### [ACTIVITY]
Take the entries below and print only the lines from the one with "path || sky130_fd_sc_hd__nand3_2" through the one with "sky130_fd_sc_hd__a21oi_1: 56", exactly as they stand, both ends included.

== Segment start ==

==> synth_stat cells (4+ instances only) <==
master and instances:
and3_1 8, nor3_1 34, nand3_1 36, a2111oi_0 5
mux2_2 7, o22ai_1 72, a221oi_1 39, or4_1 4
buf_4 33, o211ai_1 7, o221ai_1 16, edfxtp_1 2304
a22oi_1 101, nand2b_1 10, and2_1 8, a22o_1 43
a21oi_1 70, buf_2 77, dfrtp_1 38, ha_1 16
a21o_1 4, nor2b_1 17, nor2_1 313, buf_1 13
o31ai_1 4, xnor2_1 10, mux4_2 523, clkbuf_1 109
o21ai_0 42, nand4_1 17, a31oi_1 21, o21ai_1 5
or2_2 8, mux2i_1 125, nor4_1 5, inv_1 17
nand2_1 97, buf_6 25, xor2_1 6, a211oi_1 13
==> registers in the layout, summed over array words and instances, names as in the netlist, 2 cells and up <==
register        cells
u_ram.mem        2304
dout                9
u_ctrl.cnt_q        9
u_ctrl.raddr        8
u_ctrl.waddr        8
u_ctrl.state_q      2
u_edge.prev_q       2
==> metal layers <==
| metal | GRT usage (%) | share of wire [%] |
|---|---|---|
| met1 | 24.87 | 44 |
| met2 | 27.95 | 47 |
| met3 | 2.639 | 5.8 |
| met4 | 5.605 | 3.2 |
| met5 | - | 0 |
$ cat src/rtl/dsd_pkg.sv
package dsd_pkg;
  typedef enum logic [2:0] {
    RG_NONE,
    RG_WIN,
    RG_RAM,
    RG_PER,
    RG_BANK,
    RG_ACC
  } region_e;
endpackage

$ cat src/rtl/dsd_region.sv
module dsd_region
  import dsd_pkg::*;
#(
  parameter logic [7:0] BANK_ADDR = 8'hC8,
  parameter logic [7:0] ACC_ADDR  = 8'hFF
) (
  input  logic [7:0] addr,
  output region_e    region,
  output logic       per_sel
);
  always_comb begin
    unique case (addr[7:6])
      2'b00:   region = RG_NONE;
      2'b01:   region = RG_WIN;
      2'b10:   region = RG_RAM;
      default: begin
        if (addr == ACC_ADDR)       region = RG_ACC;
        else if (addr == BANK_ADDR) region = RG_BANK;
        else                        region = RG_PER;
      end
    endcase
  end

  assign per_sel = (region == RG_PER);
endmodule

$ cat src/rtl/dsd_ram.sv
module dsd_ram #(
  parameter int DEPTH  = 64,
  parameter int DATA_W = 8
) (
  input  logic                     clk,
  input  logic                     we,
  input  logic [$clog2(DEPTH)-1:0] addr,
  input  logic [DATA_W-1:0]        wdata,
  output logic [DATA_W-1:0]        rdata
);
  logic [DATA_W-1:0] mem [DEPTH];

  // read-first single port, block RAM friendly
  always_ff @(posedge clk) begin
    if (we) mem[addr] <= wdata;
    rdata <= mem[addr];
  end
endmodule

$ cat src/rtl/dsd_core_regs.sv
module dsd_core_regs #(
  parameter int DATA_W = 8,
  parameter int BANK_W = 6
) (
  input  logic              clk,
  input  logic              rst,
  input  logic              we_bank,
  input  logic              we_acc,
  input  logic [DATA_W-1:0] wdata,
  output logic [BANK_W-1:0] bank,
  output logic [DATA_W-1:0] acc
);
  always_ff @(posedge clk) begin
    if (rst) begin
      bank <= '0;
      acc  <= '0;
    end else begin
      if (we_bank) bank <= wdata[BANK_W-1:0];
      if (we_acc)  acc  <= wdata;
    end
  end
endmodule

$ cat src/rtl/dspace_decoder.sv
module dspace_decoder
  import dsd_pkg::*;
#(
  parameter int         DATA_W    = 8,
  parameter int         BANK_W    = 6,
  parameter int         OFF_W     = 6,
  parameter logic [7:0] BANK_ADDR = 8'hC8,
  parameter logic [7:0] ACC_ADDR  = 8'hFF
) (
  input  logic                    clk,
  input  logic                    rst,
  input  logic [7:0]              addr,
  input  logic                    wr_en,
  input  logic [DATA_W-1:0]       wr_data,
  input  logic [DATA_W-1:0]       pmem_rdata,
  input  logic [DATA_W-1:0]       per_rdata,
  output logic [DATA_W-1:0]       rd_data,
  output logic [BANK_W+OFF_W-1:0] win_addr,
  output logic                    per_sel
);
  localparam int RAM_DEPTH = 1 << OFF_W;

  region_e           rg, rg_q;
  logic [BANK_W-1:0] bank;
  logic [DATA_W-1:0] acc, core_q, ram_q, bank_ext;

  dsd_region #(
    .BANK_ADDR(BANK_ADDR),
    .ACC_ADDR (ACC_ADDR)
  ) u_region (
    .addr   (addr),
    .region (rg),
    .per_sel(per_sel)
  );

  dsd_ram #(
    .DEPTH (RAM_DEPTH),
    .DATA_W(DATA_W)
  ) u_ram (
    .clk  (clk),
    .we   (wr_en && (rg == RG_RAM)),
    .addr (addr[OFF_W-1:0]),
    .wdata(wr_data),
    .rdata(ram_q)
  );

  dsd_core_regs #(
    .DATA_W(DATA_W),
    .BANK_W(BANK_W)
  ) u_core (
    .clk    (clk),
    .rst    (rst),
    .we_bank(wr_en && (rg == RG_BANK)),
    .we_acc (wr_en && (rg == RG_ACC)),
    .wdata  (wr_data),
    .bank   (bank),
    .acc    (acc)
  );

  assign bank_ext = DATA_W'(bank);
  assign win_addr = {bank, addr[OFF_W-1:0]};

  always_ff @(posedge clk) begin
    if (rst) begin
      rg_q   <= RG_NONE;
      core_q <= '0;
    end else begin
      rg_q   <= rg;
      core_q <= (rg == RG_ACC) ? acc : bank_ext;
    end
  end

  always_comb begin
    unique case (rg_q)
      RG_WIN:  rd_data = pmem_rdata;
      RG_RAM:  rd_data = ram_q;
      RG_PER:  rd_data = per_rdata;
      RG_BANK: rd_data = core_q;
      RG_ACC:  rd_data = core_q;
      default: rd_data = '1;
    endcase
  end
endmodule

$ cat config.mk
export PLATFORM = sky130hd
export DESIGN_NAME = dspace_decoder
export DESIGN_NICKNAME = d
export VERILOG_FILES = /design/src/rtl/dsd_pkg.sv /design/src/rtl/dsd_region.sv /design/src/rtl/dsd_ram.sv /design/src/rtl/dsd_core_regs.sv /design/src/rtl/dspace_decoder.sv
export SDC_FILE = /design/constraint.sdc
export NUM_CORES = 1
export LEC_CHECK = 0
export BUFFER_PORTS_ARGS = -buffer_cell sky130_fd_sc_hd__buf_2
export CORE_UTILIZATION = 30
export DETAILED_ROUTE_END_ITERATION = 16
export GPL_TIMING_DRIVEN = 0
export SETUP_SLACK_MARGIN = 0.05
export SLEW_MARGIN = 10
export SYNTH_ARGS = -nofsm -noshare
export SYNTH_HDL_FRONTEND = slang
export SYNTH_HIERARCHICAL = 1
export SYNTH_SLANG_ARGS = --single-unit
export TNS_END_PERCENT = 5
$ cat constraint.sdc
create_clock -name clk -period 3 [get_ports clk]
set_input_delay 0.3 -clock clk [delete_from_list [all_inputs] [get_ports clk]]
set_output_delay 0.3 -clock clk [all_outputs]
set_load 0.02 [all_outputs]
**src/rtl/lsa_pkg.sv**
```systemverilog
package lsa_pkg;
  localparam int XLEN = 32;

  typedef enum logic [1:0] {
    SZ_BYTE = 2'b00,
    SZ_HALF = 2'b01,
    SZ_WORD = 2'b10,
    SZ_BAD  = 2'b11
  } acc_size_e;
endpackage

```
**src/rtl/lsa_decode.sv**
```systemverilog
module lsa_decode
  import lsa_pkg::*;
#(
  parameter int AW = 2
) (
  input  logic [2:0]    funct3,
  input  logic [AW-1:0] addr,
  output acc_size_e     size,
  output logic          zext,
  output logic          misalign
);
  assign size = acc_size_e'(funct3[1:0]);
  assign zext = funct3[2];

  // natural alignment: the offset must be a multiple of the access width
  always_comb begin
    unique case (size)
      SZ_BYTE: misalign = 1'b0;
      SZ_HALF: misalign = addr[0];
      SZ_WORD: misalign = (addr[1:0] != 2'b00);
      default: misalign = 1'b1;
    endcase
  end
endmodule

```
**src/rtl/lsa_store_lanes.sv**
```systemverilog
module lsa_store_lanes
  import lsa_pkg::*;
#(
  parameter int DW = 32,
  localparam int NB = DW / 8,
  localparam int AW = $clog2(NB)
) (
  input  acc_size_e       size,
  input  logic [AW-1:0]   addr,
  input  logic [XLEN-1:0] wdata,
  output logic [DW-1:0]   lanes,
  output logic [NB-1:0]   strb
);
  logic [DW-1:0] rep_b, rep_h, rep_w;

  // copy the source into every lane group it may land in
  for (genvar g = 0; g < NB; g++) begin : g_byte
    assign rep_b[8*g +: 8] = wdata[7:0];
  end
  for (genvar g = 0; g < NB/2; g++) begin : g_half
    assign rep_h[16*g +: 16] = wdata[15:0];
  end
  for (genvar g = 0; g < NB/4; g++) begin : g_word
    assign rep_w[32*g +: 32] = wdata;
  end

  logic [AW-1:0] half_base, word_base;
  assign half_base = addr & ~AW'(1);
  assign word_base = addr & ~AW'(3);

  always_comb begin
    unique case (size)
      SZ_BYTE: begin strb = NB'(1)  << addr;      lanes = rep_b; end
      SZ_HALF: begin strb = NB'(3)  << half_base; lanes = rep_h; end
      SZ_WORD: begin strb = NB'(15) << word_base; lanes = rep_w; end
      default: begin strb = '0;                   lanes = '0;    end
    endcase
  end
endmodule

```
**src/rtl/lsa_load_extract.sv**
```systemverilog
module lsa_load_extract
  import lsa_pkg::*;
#(
  parameter int DW = 32,
  localparam int NB = DW / 8,
  localparam int AW = $clog2(NB)
) (
  input  logic [DW-1:0]   bus_word,
  input  logic [AW-1:0]   addr,
  input  acc_size_e       size,
  input  logic            zext,
  output logic [XLEN-1:0] result
);
  logic [AW+2:0] sh_b, sh_h, sh_w;
  logic [7:0]    pick_b;
  logic [15:0]   pick_h;
  logic [31:0]   pick_w;
  logic          fill_b, fill_h;

  assign sh_b = {addr, 3'b000};
  assign sh_h = {addr & ~AW'(1), 3'b000};
  assign sh_w = {addr & ~AW'(3), 3'b000};

  assign pick_b = 8'(bus_word >> sh_b);
  assign pick_h = 16'(bus_word >> sh_h);
  assign pick_w = 32'(bus_word >> sh_w);

  // extension bit: top bit for signed codes, zero otherwise
  assign fill_b = ~zext & pick_b[7];
  assign fill_h = ~zext & pick_h[15];

  always_comb begin
    unique case (size)
      SZ_BYTE: result = {{(XLEN-8){fill_b}}, pick_b};
      SZ_HALF: result = {{(XLEN-16){fill_h}}, pick_h};
      SZ_WORD: result = pick_w;
      default: result = '0;
    endcase
  end
endmodule

```
**src/rtl/lsa_aligner.sv**
```systemverilog
module lsa_aligner
  import lsa_pkg::*;
#(
  parameter int DW = 32,
  localparam int NB = DW / 8,
  localparam int AW = $clog2(NB)
) (
  input  logic            clk,
  input  logic            rst,
  input  logic            req_valid,
  input  logic            req_store,
  input  logic [2:0]      req_funct3,
  input  logic [AW-1:0]   req_addr,
  input  logic [XLEN-1:0] req_wdata,
  input  logic [DW-1:0]   bus_rdata,
  output logic            out_valid,
  output logic [NB-1:0]   out_wstrb,
  output logic [DW-1:0]   out_wdata,
  output logic [XLEN-1:0] out_rdata,
  output logic            out_misalign
);
  acc_size_e       size;
  logic            zext, mis;
  logic [DW-1:0]   st_lanes;
  logic [NB-1:0]   st_strb;
  logic [XLEN-1:0] ld_val;

  lsa_decode #(.AW(AW)) i_decode (
    .funct3(req_funct3), .addr(req_addr),
    .size(size), .zext(zext), .misalign(mis)
  );

  lsa_store_lanes #(.DW(DW)) i_store (
    .size(size), .addr(req_addr), .wdata(req_wdata),
    .lanes(st_lanes), .strb(st_strb)
  );

  lsa_load_extract #(.DW(DW)) i_load (
    .bus_word(bus_rdata), .addr(req_addr), .size(size),
    .zext(zext), .result(ld_val)
  );

  logic do_st, do_ld;
  assign do_st = req_valid & req_store & ~mis;
  assign do_ld = req_valid & ~req_store & ~mis;

  always_ff @(posedge clk) begin
    if (rst) begin
      out_valid    <= 1'b0;
      out_wstrb    <= '0;
      out_wdata    <= '0;
      out_rdata    <= '0;
      out_misalign <= 1'b0;
    end else begin
      out_valid    <= req_valid;
      out_misalign <= req_valid & mis;
      out_wstrb    <= do_st ? st_strb  : '0;
      out_wdata    <= do_st ? st_lanes : '0;
      out_rdata    <= do_ld ? ld_val   : '0;
    end
  end

  // ---------------- assertions ----------------
  p_latency_r2: assert property (@(posedge clk) disable iff (rst)
    !$past(rst) |-> (out_valid == $past(req_valid)));

  p_misalign_quiet_r9: assert property (@(posedge clk) disable iff (rst)
    out_misalign |-> (out_wstrb == '0 && out_rdata == '0 && out_wdata == '0));

  p_strobe_shape_r4: assert property (@(posedge clk) disable iff (rst)
    (out_wstrb != '0) |->
      ($countones(out_wstrb) == 1 || $countones(out_wstrb) == 2 ||
       $countones(out_wstrb) == 4));

  p_load_no_strobe_r10: assert property (@(posedge clk) disable iff (rst)
    (!$past(rst) && $past(req_valid && !req_store)) |-> (out_wstrb == '0));

  p_idle_quiet_r10: assert property (@(posedge clk) disable iff (rst)
    !out_valid |-> (out_wstrb == '0 && !out_misalign && out_rdata == '0));
endmodule

```
**config.mk**
```make
export PLATFORM = sky130hd
export DESIGN_NAME = lsa_aligner
export DESIGN_NICKNAME = d
export VERILOG_FILES = /design/src/rtl/lsa_pkg.sv /design/src/rtl/lsa_decode.sv /design/src/rtl/lsa_store_lanes.sv /design/src/rtl/lsa_load_extract.sv /design/src/rtl/lsa_aligner.sv
export SDC_FILE = /design/constraint.sdc
export NUM_CORES = 1
export LEC_CHECK = 0
export ABC_AREA = 1
export BUFFER_PORTS_ARGS = -buffer_cell sky130_fd_sc_hd__buf_2
export CAP_MARGIN = 5
export CORE_MARGIN = 8
export CORE_UTILIZATION = 45
export DETAILED_ROUTE_END_ITERATION = 10
export PLACE_DENSITY = 0.77
export SLEW_MARGIN = 10
export SYNTH_ARGS = -nofsm -noshare
export SYNTH_HDL_FRONTEND = slang
export SYNTH_SLANG_ARGS = --single-unit
```
**constraint.sdc**
```tcl
create_clock -name clk -period 2.45 [get_ports clk]
set_input_delay 0.245 -clock clk [delete_from_list [all_inputs] [get_ports clk]]
set_output_delay 0.245 -clock clk [all_outputs]
set_load 0.02 [all_outputs]
```
---- Yosys cells after proc, flatten, opt, wreduce, memory -nomap -nowiden ----
Index checks and enable logic that the tools add are counted.
word-level totals
  flip-flop bits (word level) ............. 70
  bits of input ports ..................... 73
  output and inout bits ................... 70
  word-level logic and storage cells ...... 31
cells by class
  eq/ne operators ......................... 2
  shift operators ......................... 4
  multiplexer cells ....................... 4
  bitwise gates (word level) .............. 12
  reduce and logical (&&, ||, !) cells .... 4
operator list
  cell                                                                   number
  32-bit one-hot mux with 3 select lines                                 2
  32-bit by 5-bit >> shifter with 16-bit output                          1
  32-bit by 5-bit >> shifter with 8-bit output                           1
  4-bit one-hot mux with 3 select lines                                  1
  1-bit bitwise AND                                                      7
  1-bit NOT                                                              5
  2-bit OR reduction                                                     2
  1-bit by 2-bit left shift with 4-bit output, first input constant      1
  2-bit by 2-bit left shift with 4-bit output, first input constant      1
  1-bit one-hot mux with 3 select lines                                  1
  2-bit by 1-bit equality test with 1-bit output, second input constant  1
  2-bit equality test, second input constant                             1
  2-bit logical NOT                                                      1
  2-bit nonzero test                                                     1

---- Depth between registers and ports, before layout ----
  word-level depth ........................ 6
  gate-level depth with buffers ........... 10
  depth with buffers taken out ............ 7

---- By module ----
A second synthesis with hierarchy kept.
unflattened totals
  cell total of the unflattened synthesis .. 534
  area total of the unflattened synthesis .. 3445.8 sq um
by module, submodules not included
  module            times used  cells each  area each (sq um)  seq. area each (sq um)
  lsa_aligner       1           221         2035.7             1401.3
  lsa_load_extract  1           202         893.4              0.0
  lsa_store_lanes   1           105         480.5              0.0
  lsa_decode        1           6           36.3               0.0

---- Worst setup path before layout ----
Ideal clock, no wire load.
  kind .................................... input port to flip-flop
  start ................................... input port req_addr[0]
  end ..................................... register out_rdata[15]
  setup time .............................. 0.070 ns
  arrival time ............................ 1.069 ns
  required time ........................... 2.380 ns
  slack ................................... 1.311 ns
  stages .................................. 10
  path buffers ............................ 3
  cell sequence ........................... buf_6 > inv_2 > buf_6 > nand2_1 > nand2_1 > nand2_1 > nand2_2 > nand3_4 > buf_6 > a21oi_1
between the ends
  cells in the longest elaborated chain, start to end .. 6
  elaborated cells between the ends (all ways) .. 9
  those cells by class .................... shift: 1; mux: 2; bitwise: 4; reduce/logical: 2
RTL lines
  element                                                                                               line               source
  start: declaration                                                                                    lsa_aligner.sv:13  input logic [AW-1:0] req_addr,
  parallel branches: the longest is 6 deep, another holds 32-bit by 5-bit >> shifter with 8-bit output  n/a
  end signal: assignment                                                                                lsa_aligner.sv:59  out_rdata <= do_ld ? ld_val : '0;
  end: declaration                                                                                      lsa_aligner.sv:19  output logic [XLEN-1:0] out_rdata,
Parallel ways; which one is timed is not known.
A chain may end at the register's enable or synchronous reset.

---- Final worst setup path ----
  start ................................... input port req_funct3[1]
  end ..................................... register out_wdata[13]
between the ends
  cells in the longest elaborated chain, start to end .. 6
  elaborated cells between the ends (all ways) .. 9
  those cells by class .................... eq/ne: 2; mux: 2; bitwise: 3; reduce/logical: 2
RTL lines
  element                                      line                                     source
  start: declaration                           lsa_aligner.sv:12                        input logic [2:0] req_funct3,
  2-bit equality test (tied with other cells)  lsa_decode.sv:17, lsa_store_lanes.sv:32
  1-bit one-hot mux with 3 select lines        lsa_decode.sv:17                         unique case (size)
  1-bit NOT                                    lsa_aligner.sv:44                        assign do_st = req_valid & req_store & ~mis;
  1-bit bitwise AND                            lsa_aligner.sv:44
  1-bit NOT (no source line)                   n/a
  2-bit OR reduction (no source line)          n/a
  end signal: assignment                       lsa_aligner.sv:58                        out_wdata <= do_st ? st_lanes : '0;
  end: declaration                             lsa_aligner.sv:18                        output logic [DW-1:0] out_wdata,
Several ways; a longest one is shown, not always the timed one.

==> Flow_metrics.wiki <==
{| class="wikitable"
! Metric !! Value
|-
| Antenna violations before repair || 0
|-
| Number of gates given a new drive strength after cts || 0
|-
| Total number of clock tree sinks || 70
|-
| Leading register cell type out of synthesis || sky130_fd_sc_hd__dfxtp_1
|-
| Final net count || 662
|-
| Number of iterations in the first detailed-routing pass || 4
|-
| Sequential cell area fraction in the yosys report || 0.4427
|-
| Number of global-route vias before repair || between 3000 and 4000
|-
| Portion of synthesized cell area occupied by the leading cell type || 0.4427
|-
| Combinational cell fraction of total power || 0.139
|-
| Least-Margin Pin Slew || 0.6744 ns
|-
| Root buffer cell || sky130_fd_sc_hd__clkbuf_8
|-
| Crit path arrival time || 1.74 ns
|-
| Unrepaired setup endpoints after global routing || false
|-
| Layout area overhead || 28.22%
|-
| Effective utilization at floorplan || 0.4659
|-
| Total routed wire length on the met1 layer || about 4200 um
|-
| Leading cell type by number of instances after synthesis || sky130_fd_sc_hd__nand2_1
|-
| Class of the most critical hold timing path || input pin to register
|-
| Remaining global-route overflow || 0
|-
| Buffering stage count on the worst path with inverters included || 2
|-
| CTS Buf Count || 9
|-
| Critical Path Source Type || input pin
|-
| Sequential power share || 0.461
|-
| Most area-consuming cells after synthesis || sky130_fd_sc_hd__dfxtp_1, sky130_fd_sc_hd__nand2_1, sky130_fd_sc_hd__a21oi_1
|-
| Net switching fraction of the power || 0.2654
|-
| Average vias per placed instance || 4.864
|-
| Relative max-transition margin || 0.5499
|-
| Wire length per cell after detailed routing || 14.61 um
|-
| Die W || 99.87 um
|-
| DRT iter0 DRCs || approximately 160
|-
| Final Hold Violating Endpoints || 0
|-
| Clock tree from TritonCTS || built
|-
| Num rows || 30
|-
| Worst vdd rail ir drop || 295.4 uV
|-
| Int Pwr || 0.001842 W
|-
| Drt total wl || 10070 um
|-
| Synth cell count leaders || sky130_fd_sc_hd__nand2_1, sky130_fd_sc_hd__dfxtp_1, sky130_fd_sc_hd__a21oi_1, sky130_fd_sc_hd__nor2_1, sky130_fd_sc_hd__inv_1
|-
| N_diodes || 0
|-
| Data required time at the worst endpoint || around 2.7 ns
|-
| Setup Viol. Count Final || 0
|-
| P per Cell Area || 617.9 nW/um^2
|-
| HPWL reported at the end of detailed placement || 7434 um
|-
| Crit path max fanout || 36
|-
| Synthesized area || 3166 sq um
|-
| Post-synth net total || 534
|-
| Ports placed on the boundary || 143
|-
| Tcrit/Tclk final || 0.6045
|-
| Via count of the routed design || 3351
|-
| Number of max-slew violations in the final report || 0
|-
| CP cell instances || buf_2, nor2_2, inv_2, a21oi_2, nand3_2, nor2_1
|-
| Clock input transition at the sequential cells of the worst setup and hold paths || 0.07 ns
|-
| Share of power burned in the clock network || 0.400
|-
| Post-DP Area || 3847 sq um
|-
| Number of buffers added to fix hold violations after cts || 0
|-
| Met3 routed wirelength || 1062 um
|-
| Count of input and output buffers || between 100 and 150
|-
| Met2 routed wirelength || roughly 4700 um
|-
| Peak per-stage delay on the critical path || 0.55 ns
|-
| Aggregate negative setup slack || 0 ns
|-
| Weighted congestion at the end of routability-driven global placement || 0.8814
|-
| DRC violations left || 0
|-
| Core ar. || 6794 sq um
|-
| Warnings, synthesis || 0
|-
| Highest clock frequency the design can meet || 675.3 MHz
|-
| Number of nets still failing antenna checks after routing || 0
|-
| Combined global-route utilization of all metal layers || 0.1983
|-
| Post-route cell area || between 4000 and 5000 sq um
|-
| Cell family with the largest share of critical-path delay || simple AND/OR/NAND/NOR gates
|-
| Synthesized instance count || ~460
|-
| Start-to-end type of the worst setup path || input pin to register
|-
| Buffers from clock root to sink, at most || 2
|-
| Kind of end point of the critical path || register
|-
| Post-Syn Area per Cell || 6.867 sq um
|-
| Global-route wire length before repair || 15860 um
|-
| Count of H-tree levels built during CTS || 3
|-
| Top Layer Used || met4
|-
| Number of enable flip-flop cells after synthesis || 0
|-
| Async set-reset flop share out of synthesis || 0
|-
| Cell with the largest stage delay on the worst path || sky130_fd_sc_hd__nand3_2
|-
| Pin count of the biggest net entering global routing || 41
|-
| Final critical delay including setup and external delays || 1.481 ns
|-
| Net switching power of the design || 0.0006656 W
|-
| Cell accounting for the most synthesized area || sky130_fd_sc_hd__dfxtp_1
|-
| Buffers inserted by post-CTS timing repair || 0
|-
| Number of max-cap violations || 0
|-
| Die span in y || 99.87 um
|-
| Proportion of layout cells with a drive suffix above 1 || 0.2951
|-
| Flip-flop and latch count after synthesis || 70
|-
| Count of cell types in the netlist || 25
|-
| Run status || finished, final reports clean
|-
| Leakage dissipation || around 2.2 nW
|-
| Floorplan die area || 9974 sq um
|}
==> cell families after synthesis <==
group,Yosys count,synth area share
simple gates,198,0.2518
compound gates,107,0.1783
buf+inv,85,0.1221
flops,70,0.4427
xor+xnor,1,0.005140
==> cell usage in the layout (no fill, tap or decap) <==
cell / n
sky130_fd_sc_hd__a21oi_1: 56
sky130_fd_sc_hd__a21oi_2: 1
sky130_fd_sc_hd__a22oi_1: 9
sky130_fd_sc_hd__a31oi_1: 2
sky130_fd_sc_hd__buf_2: 142
sky130_fd_sc_hd__buf_4: 3
sky130_fd_sc_hd__bufinv_16: 2
sky130_fd_sc_hd__clkbuf_8: 9
sky130_fd_sc_hd__clkinv_2: 3
sky130_fd_sc_hd__clkinv_4: 2
sky130_fd_sc_hd__dfxtp_1: 70
sky130_fd_sc_hd__inv_1: 51
sky130_fd_sc_hd__inv_2: 5
sky130_fd_sc_hd__nand2_1: 133
sky130_fd_sc_hd__nand2_2: 1
sky130_fd_sc_hd__nand2_4: 1
sky130_fd_sc_hd__nand3_2: 1
sky130_fd_sc_hd__nand3_4: 2
sky130_fd_sc_hd__nor2_1: 54
sky130_fd_sc_hd__nor2_2: 1
sky130_fd_sc_hd__nor3_1: 4
sky130_fd_sc_hd__o21ai_0: 34
sky130_fd_sc_hd__o21ai_1: 5
sky130_fd_sc_hd__or2_2: 1
sky130_fd_sc_hd__xor2_2: 1
==> through the flow <==
stage	power (W)	hold slack [ns]	instances	util	setup WS [ns]
4_1_cts	0.002533	0.1275	689	0.5974	0.9661
3_5_place_dp	0.001531	0.4950	674	0.5663	0.6032
6_report	0.002508	0.1473	689	0.5974	0.9691
3_3_place_gp	0.001527	0.4883	674	0.5663	0.7117
2_1_floorplan	0.001404	0.3897	461	-	1.311
5_1_grt	0.002617	0.1357	689	0.5974	0.7810
==> area by class of cell <==
| class | count | area (sq um) |
|---|---|---|
| clock buffers | 9 | 123.9 |
| clock inverters | 6 | 87.58 |
| fillers | 671 | 2735 |
| inverters | 57 | 215.2 |
| multi-input cells | 306 | 1378 |
| flip-flops and latches | 70 | 1401 |
| well taps | 96 | 120.1 |
| repair buffers | 145 | 733.2 |
==> final timing paths <==
check                 cells past startpoint                       end          start
worst min-delay path                      3  out_wdata[30]$_SDFF_PP0_  req_wdata[30]
worst max-delay path                      6  out_wdata[13]$_SDFF_PP0_  req_funct3[1]
==> tightest hold or removal path: stages <==
cell,delay (ns)
sky130_fd_sc_hd__buf_2,0.08
sky130_fd_sc_hd__a21oi_1,0.05
sky130_fd_sc_hd__nor2_1,0.08
==> power groups by stage <==
stage / clock network [W] / registers (W) / logic, W
6_report: 0.00100 / 0.00116 / 0.000348
5_1_grt: 0.00107 / 0.00116 / 0.000391
4_1_cts: 0.00103 / 0.00116 / 0.000349
3_5_place_dp: 0 / 0.00118 / 0.000348
3_3_place_gp: 0 / 0.00118 / 0.000344
2_1_floorplan: 0 / 0.00120 / 0.000201
==> registers in the layout (all words and copies together), names as in the netlist <==
signal        count
out_wstrb         4
out_misalign      1
out_valid         1
out_wdata        32
out_rdata        32
==> layer usage <==
metal / vias to the layer above / track usage
met3: 14 / 0.08097
met5: - / 0
met1: 1509 / 0.2170
met4: 0 / 0.07451
met2: 141 / 0.3350
li1: 1687 / -
Note: power is estimated with default switching activity, not from simulation.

== Segment end ==

### [TASK OUTPUT]
| Cell with the largest stage delay on the worst path || sky130_fd_sc_hd__nand3_2
|-
| Pin count of the biggest net entering global routing || 41
|-
| Final critical delay including setup and external delays || 1.481 ns
|-
| Net switching power of the design || 0.0006656 W
|-
| Cell accounting for the most synthesized area || sky130_fd_sc_hd__dfxtp_1
|-
| Buffers inserted by post-CTS timing repair || 0
|-
| Number of max-cap violations || 0
|-
| Die span in y || 99.87 um
|-
| Proportion of layout cells with a drive suffix above 1 || 0.2951
|-
| Flip-flop and latch count after synthesis || 70
|-
| Count of cell types in the netlist || 25
|-
| Run status || finished, final reports clean
|-
| Leakage dissipation || around 2.2 nW
|-
| Floorplan die area || 9974 sq um
|}
==> cell families after synthesis <==
group,Yosys count,synth area share
simple gates,198,0.2518
compound gates,107,0.1783
buf+inv,85,0.1221
flops,70,0.4427
xor+xnor,1,0.005140
==> cell usage in the layout (no fill, tap or decap) <==
cell / n
sky130_fd_sc_hd__a21oi_1: 56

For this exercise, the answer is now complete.